Interview: Axel Hacke über Fußballgefühle

"Hohe Wellen in einem flachen Becken"

Axel Hacke sieht sich selbst nicht als Fußballfan. Dabei handelt das neue Buch des Kolumnisten von Fußballgefühlen. Wie das zusammenpasst, erklärt er im Interview mit BÜCHER.

In „Fußballgefühle“ schreiben Sie gleich auf der ersten Seite, Sie seien kein Fußballfan, sondern ein Fußballfreund. Anschließend gestehen Sie, dass Sie sich vor dem Fernseher auch mal in Rage zu schimpfen, ins Stadion zu gehen und dort gemeinsam mit der übrigen Kulisse mitjubeln aber auch Spieler bepöbelt zu haben („Vidal, du Arschloch!“). Klingt für mich eher nach Fan, als nach Freund …
Axel Hacke: Ein Fan zu sein bedeutet für mich, sich dauerhaft und unaufhörlich mit Fußball zu beschäftigen. Dass man am Wochenende regelmäßig ins Stadion geht, immer die Sportschau guckt, auch zu den Auswärtsspielen seines Vereins fährt und unverbrüchlich, mit einem gewissen Fanatismus am Verein hängt. Das liegt mir nicht. Ich bin von meinem Naturell her ein zweifelnder Mensch. Mir fällt zu jedem Argument auch gleich das Gegenargument ein. Ich eigne mich daher nicht zum Fan. Ich mag den Fußball, sehe mir Spiele gerne an, habe aber auch ein paar andere Interessen. Also bin ich kein Fan, sondern ein Fußballfreund.

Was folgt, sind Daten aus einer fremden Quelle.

[src/rtl/alu_result_mux.sv]
// Selects the sub-unit result for the latched op class; unknown classes yield 0.
module alu_result_mux
    import alu_pkg::*;
(
    input  logic [2:0]  op_class,
    input  logic [31:0] logop_out,
    input  logic [31:0] arith_out,
    input  logic [31:0] shift_out,
    input  logic [31:0] cmp_out,
    output logic [31:0] result
);

    always_comb begin
        result = '0;
        unique case (op_class_e'(op_class))
            ClassLogic: result = logop_out;
            ClassArith: result = arith_out;
            ClassShift: result = shift_out;
            ClassCmp:   result = cmp_out;
            default:    result = '0;
        endcase
    end

endmodule

[src/rtl/alu_sequencer.sv]
// Accepts one ALU operation at a time, drives the sub-units for two cycles,
// captures the class-selected result and holds it until the consumer takes it.
module alu_sequencer
    import alu_pkg::*;
(
    input  logic        soc_clk,
    input  logic        reset,
    input  logic        op_valid,
    output logic        op_ready,
    input  logic [4:0]  op_code,
    input  logic [31:0] op_a,
    input  logic [31:0] op_b,
    output logic        dat_ready,
    output logic [31:0] ALU_dat1,
    output logic [31:0] ALU_dat2,
    output logic [4:0]  Instruction_to_ALU,
    input  logic [31:0] LogOp_out,
    input  logic [31:0] Arith_out,
    input  logic [31:0] Shift_out,
    input  logic [31:0] Cmp_out,
    output logic        res_valid,
    input  logic        res_ready,
    output logic [31:0] res_data,
    output logic        res_err,
    input  logic        flush,
    output logic [15:0] op_count
);

    seq_state_e  state_q;
    op_class_e   op_class_q;
    op_class_e   lookup_class;
    logic [31:0] mux_result;

    assign lookup_class = op_class_of(op_code);

    alu_result_mux u_result_mux (
        .op_class  (op_class_q),
        .logop_out (LogOp_out),
        .arith_out (Arith_out),
        .shift_out (Shift_out),
        .cmp_out   (Cmp_out),
        .result    (mux_result)
    );

    // op_ready is held low for the first cycle after reset release.
    always_ff @(posedge soc_clk or posedge reset) begin
        if (reset) begin
            state_q            <= StIdle;
            op_class_q         <= ClassInvalid;
            op_ready           <= 1'b0;
            dat_ready          <= 1'b0;
            ALU_dat1           <= '0;
            ALU_dat2           <= '0;
            Instruction_to_ALU <= '0;
            res_valid          <= 1'b0;
            res_data           <= '0;
            res_err            <= 1'b0;
            op_count           <= '0;
        end else if (flush) begin
            state_q   <= StIdle;
            op_ready  <= 1'b1;
            dat_ready <= 1'b0;
            res_valid <= 1'b0;
        end else begin
            unique case (state_q)
                StIdle: begin
                    if (op_valid && op_ready) begin
                        Instruction_to_ALU <= op_code;
                        ALU_dat1           <= op_a;
                        ALU_dat2           <= op_b;
                        op_class_q         <= lookup_class;
                        op_ready           <= 1'b0;
                        if (lookup_class == ClassInvalid) begin
                            state_q   <= StDone;
                            res_data  <= '0;
                            res_err   <= 1'b1;
                            res_valid <= 1'b1;
                        end else begin
                            state_q   <= StIssue;
                            dat_ready <= 1'b1;
                        end
                    end else begin
                        op_ready <= 1'b1;
                    end
                end
                StIssue: begin
                    state_q <= StCapture;
                end
                StCapture: begin
                    res_data  <= mux_result;
                    res_err   <= 1'b0;
                    dat_ready <= 1'b0;
                    res_valid <= 1'b1;
                    state_q   <= StDone;
                end
                StDone: begin
                    if (res_ready) begin
                        state_q   <= StIdle;
                        res_valid <= 1'b0;
                        op_ready  <= 1'b1;
                        op_count  <= op_count + 16'd1;
                    end
                end
                default: begin
                    state_q <= StIdle;
                end
            endcase
        end
    end

endmodule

„Nur dabei statt mittendrin“ könnte man sagen. Haben Sie sich diese Distanz zum Fußball angeeignet, als Sie in den 1980ern als Sportreporter gearbeitet haben?
Die Distanz habe ich nicht, weil ich Sportjournalist war, sondern ich war Sportjournalist, weil ich die Distanz habe. Ich bin jemand, der Dinge oder Ereignisse gerne etwas zurückgestellt beobachtet und sich seine eigenen Gedanken darüber macht, als zu sehr involviert zu sein. Das entspricht einfach meinem Naturell. Als Sportreporter kann man nicht auf der Tribüne stehen und die Fahne des FC Bayern schwenken, das geht nicht.

Sie haben das Buch aber nicht aus der Sicht eines Sportreporters geschrieben …

Ich habe den Fußball eben in allen möglichen Rollen erlebt, das ist ja der Inhalt des Buches. Ich hatte als Kind jeden Tag auf der Straße den Ball am Schlappen, habe als Fußballjournalist gearbeitet. Ich war Reporter für die Seite 3 der Süddeutschen Zeitung und habe von der Weltmeisterschaft 1998 berichtet. Ich kenne den Fußball von der Tribüne und vom Fernseher. Dieser Positionswechsel findet sich im Buch wieder. Es gibt die Fußballgefühle eines Profis wie einst Klinsmann, eines Trainers wie Vogts, eines Fernsehzuschauers, eines Vereinsanhängers, eines Kindes, eines Mannes, der sich mit seiner Frau auseinander setzen muss und, und, und. Auch die Stilformen wie Essays, Glossen, Porträts, Reportagen wechseln ständig. Das war mir sehr wichtig und macht den Charakter des Buches aus. Schreiben ist nicht immer ein Vergnügen, aber „Fußballgefühle“ zu schreiben war eine große Freude.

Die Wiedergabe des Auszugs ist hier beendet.